Data Visualization: A Walkthrough in Python

Overview

Teaching: 10 min
Exercises: 60 min

Questions

How can we take an existing visualization and build an improved version in Python?

Objectives

Apply the visualization principles learned during the first half to a practical problem.

Familiarize yourself with matplotlib

Data Visualization: A Walkthrough

This notebook takes an existing data visualization and aims to improve it based in some principles of good design.

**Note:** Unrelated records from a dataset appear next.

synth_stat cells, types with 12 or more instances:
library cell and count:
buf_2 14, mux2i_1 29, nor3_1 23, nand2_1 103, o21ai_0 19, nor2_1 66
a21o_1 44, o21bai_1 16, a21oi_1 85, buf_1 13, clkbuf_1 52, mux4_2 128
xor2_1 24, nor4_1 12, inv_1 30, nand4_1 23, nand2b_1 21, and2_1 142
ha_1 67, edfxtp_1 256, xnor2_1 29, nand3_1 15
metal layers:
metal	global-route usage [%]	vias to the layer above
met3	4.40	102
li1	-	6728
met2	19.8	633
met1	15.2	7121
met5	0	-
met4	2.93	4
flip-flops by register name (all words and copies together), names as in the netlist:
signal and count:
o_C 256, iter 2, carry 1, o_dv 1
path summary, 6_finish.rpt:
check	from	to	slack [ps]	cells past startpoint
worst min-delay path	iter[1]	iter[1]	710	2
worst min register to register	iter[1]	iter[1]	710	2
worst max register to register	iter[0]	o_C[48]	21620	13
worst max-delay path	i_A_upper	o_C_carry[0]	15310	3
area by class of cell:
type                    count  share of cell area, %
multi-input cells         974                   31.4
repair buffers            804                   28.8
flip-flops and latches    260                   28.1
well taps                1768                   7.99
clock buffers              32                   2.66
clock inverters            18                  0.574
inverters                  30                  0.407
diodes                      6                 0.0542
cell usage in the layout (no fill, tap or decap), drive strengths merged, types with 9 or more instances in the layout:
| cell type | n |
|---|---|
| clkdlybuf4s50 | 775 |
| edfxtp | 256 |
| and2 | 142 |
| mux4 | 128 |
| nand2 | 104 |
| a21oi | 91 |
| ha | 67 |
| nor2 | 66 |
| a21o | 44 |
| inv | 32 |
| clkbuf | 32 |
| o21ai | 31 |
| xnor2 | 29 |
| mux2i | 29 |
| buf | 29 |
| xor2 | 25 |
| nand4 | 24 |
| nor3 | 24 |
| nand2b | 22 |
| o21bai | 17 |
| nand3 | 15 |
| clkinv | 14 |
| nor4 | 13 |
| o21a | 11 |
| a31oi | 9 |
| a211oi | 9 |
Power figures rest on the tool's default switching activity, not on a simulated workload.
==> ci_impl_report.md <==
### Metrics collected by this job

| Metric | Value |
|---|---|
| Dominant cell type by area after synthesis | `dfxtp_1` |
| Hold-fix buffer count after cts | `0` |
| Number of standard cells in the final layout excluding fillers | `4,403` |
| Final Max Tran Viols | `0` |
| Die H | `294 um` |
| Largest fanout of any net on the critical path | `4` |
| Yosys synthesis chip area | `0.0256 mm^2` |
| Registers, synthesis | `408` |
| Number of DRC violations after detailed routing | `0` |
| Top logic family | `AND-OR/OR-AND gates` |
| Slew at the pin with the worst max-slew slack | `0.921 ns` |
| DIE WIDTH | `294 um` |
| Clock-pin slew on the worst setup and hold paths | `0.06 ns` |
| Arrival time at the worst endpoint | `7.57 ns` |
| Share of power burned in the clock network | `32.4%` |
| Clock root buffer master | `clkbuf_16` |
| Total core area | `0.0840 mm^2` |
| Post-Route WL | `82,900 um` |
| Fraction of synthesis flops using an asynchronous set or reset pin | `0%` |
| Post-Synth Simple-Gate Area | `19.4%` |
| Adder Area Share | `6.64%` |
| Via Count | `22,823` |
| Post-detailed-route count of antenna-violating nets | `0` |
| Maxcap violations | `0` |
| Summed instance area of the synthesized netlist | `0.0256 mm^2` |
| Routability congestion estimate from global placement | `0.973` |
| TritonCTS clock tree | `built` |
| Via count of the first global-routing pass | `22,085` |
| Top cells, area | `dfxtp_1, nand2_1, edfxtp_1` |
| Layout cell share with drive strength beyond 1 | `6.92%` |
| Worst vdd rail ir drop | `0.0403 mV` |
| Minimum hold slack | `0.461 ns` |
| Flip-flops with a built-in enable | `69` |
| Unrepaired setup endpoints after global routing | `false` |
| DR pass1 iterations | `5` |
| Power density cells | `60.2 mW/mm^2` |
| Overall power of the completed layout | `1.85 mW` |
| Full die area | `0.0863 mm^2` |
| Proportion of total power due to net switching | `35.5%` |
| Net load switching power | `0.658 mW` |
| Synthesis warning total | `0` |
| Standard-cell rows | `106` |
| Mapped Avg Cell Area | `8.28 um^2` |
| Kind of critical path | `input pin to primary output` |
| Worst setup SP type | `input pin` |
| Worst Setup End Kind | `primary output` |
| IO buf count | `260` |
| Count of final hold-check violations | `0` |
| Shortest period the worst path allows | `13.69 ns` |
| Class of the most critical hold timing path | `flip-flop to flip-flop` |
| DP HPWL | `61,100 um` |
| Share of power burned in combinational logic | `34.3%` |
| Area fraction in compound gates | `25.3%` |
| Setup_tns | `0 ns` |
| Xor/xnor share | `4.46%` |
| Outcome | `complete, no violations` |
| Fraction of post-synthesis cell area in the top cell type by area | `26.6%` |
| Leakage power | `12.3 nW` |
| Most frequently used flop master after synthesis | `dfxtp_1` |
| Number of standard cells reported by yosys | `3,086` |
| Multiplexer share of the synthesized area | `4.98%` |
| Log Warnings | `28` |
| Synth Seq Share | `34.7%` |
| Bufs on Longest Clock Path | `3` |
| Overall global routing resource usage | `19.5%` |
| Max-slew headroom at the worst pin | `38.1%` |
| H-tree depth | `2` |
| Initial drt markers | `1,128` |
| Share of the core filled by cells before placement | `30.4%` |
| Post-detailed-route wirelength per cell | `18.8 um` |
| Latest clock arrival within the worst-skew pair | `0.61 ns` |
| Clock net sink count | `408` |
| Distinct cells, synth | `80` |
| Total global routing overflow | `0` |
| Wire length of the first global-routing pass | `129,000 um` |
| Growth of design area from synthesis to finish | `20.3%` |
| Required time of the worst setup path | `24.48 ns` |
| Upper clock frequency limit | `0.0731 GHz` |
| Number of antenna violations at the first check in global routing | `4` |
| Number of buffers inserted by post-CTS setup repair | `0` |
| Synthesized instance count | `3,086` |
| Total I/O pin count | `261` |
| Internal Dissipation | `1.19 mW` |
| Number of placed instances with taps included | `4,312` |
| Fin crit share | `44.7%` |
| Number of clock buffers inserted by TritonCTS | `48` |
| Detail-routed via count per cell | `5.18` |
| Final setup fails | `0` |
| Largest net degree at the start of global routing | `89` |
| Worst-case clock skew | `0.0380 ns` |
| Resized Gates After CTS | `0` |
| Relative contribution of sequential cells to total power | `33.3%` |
## run.sh

```bash
#!/bin/bash
# OpenROAD 26Q1-2900-gdf79404cd8, Yosys 0.63+post, stock flow scripts
make -C /OpenROAD-flow-scripts/flow DESIGN_CONFIG=/design/flow/config.mk WORK_HOME=/design/flow/orfs finish
```

## config.mk

```make
export PLATFORM = sky130hd
export DESIGN_NAME = register
export DESIGN_NICKNAME = register
export VERILOG_FILES = /design/flow/design.v
export SDC_FILE = /design/flow/constraint.sdc
export NUM_CORES = 4
export LEC_CHECK = 1
export CORE_UTILIZATION = 50
```

## constraint.sdc

```tcl
current_design register

set clk_period 13.9
set clk_io_pct 0.2

create_clock -name clk0 -period $clk_period [get_ports {clk}]

set non_clock_inputs [all_inputs -no_clocks]
set_input_delay [expr $clk_period * $clk_io_pct] -clock clk0 $non_clock_inputs
set_output_delay [expr $clk_period * $clk_io_pct] -clock clk0 [all_outputs]
```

Here’s the original data visualization:

original infographic

Some internet business terminology to keep track of (or not):

“ROI” = “Return on Investment”, i.e. how much profit you get back after spending some money on advertising
“SEO” = “Search Engine Optimization”, the process of tweaking your website so that it appears far on top in search engines like Google or DuckDuckGo
“PPC” = “Pay-per-click” is an internet advertising model used to drive traffic to websites, in which an advertiser pays a publisher (typically a search engine, website owner, or a network of websites) when the ad is clicked (as per wikipedia
“PR” = “Public Relations”, is a strategic communication process that builds mutually beneficial relationships between organisations and the public, as per this website
“Direct Mail”: good old-fashioned snail mail advertising you get in the post
“Online Media Buys”: refers to matching an advertisement to an intended audience, I think. See also wikipedia

Exercise: Write down short statements regarding the following questions

When you first looked at the figure, what did you first study: the visualization or the text?
What key point do you think the data visualzation is meant to convey?
How well does the type of data visualization and its physical appearance (form, colours, contrast etc) convey the information given in the text?
What alternative forms might you choose to represent the data?

Note: This a data visualization exercise, not one in internet marketing. If some of those terms don’t make sense do you, that’s totally okay. If you can’t figure out what the figure is trying to tell you (honestly, I’m not sure, either), that’s fine, too! For a data visualization exercise like this, you can totally make up a message you want to bring across (in fact, I’m going to do exactly that further down below) and run with it. In reality, we’re scientists, however, and we don’t make up stories in general. In your work, you might be faced with two situations:

Exploratory data analysis: Often, data visualization is a key part of exploratory data analysis, where you encounter a new data set and you don’t know yet what’s in there. For example, data from a new telescope might contain systematic effects that lead to funny-looking data. Visualizing the data sets helps you figure out what your data looks like, what biases might be in it.
Explaining a result with a visualization: In our scientific (or non-scientific!) publications, we often use visualizations to explain a scientific result. In these cases, we already know the story, our scientific result, so in this case our task is to make sure that our visualization (1) represents the data accurately (everything else would be lying), and (2) that it allows the viewer to understand your results and how you’ve arrived there.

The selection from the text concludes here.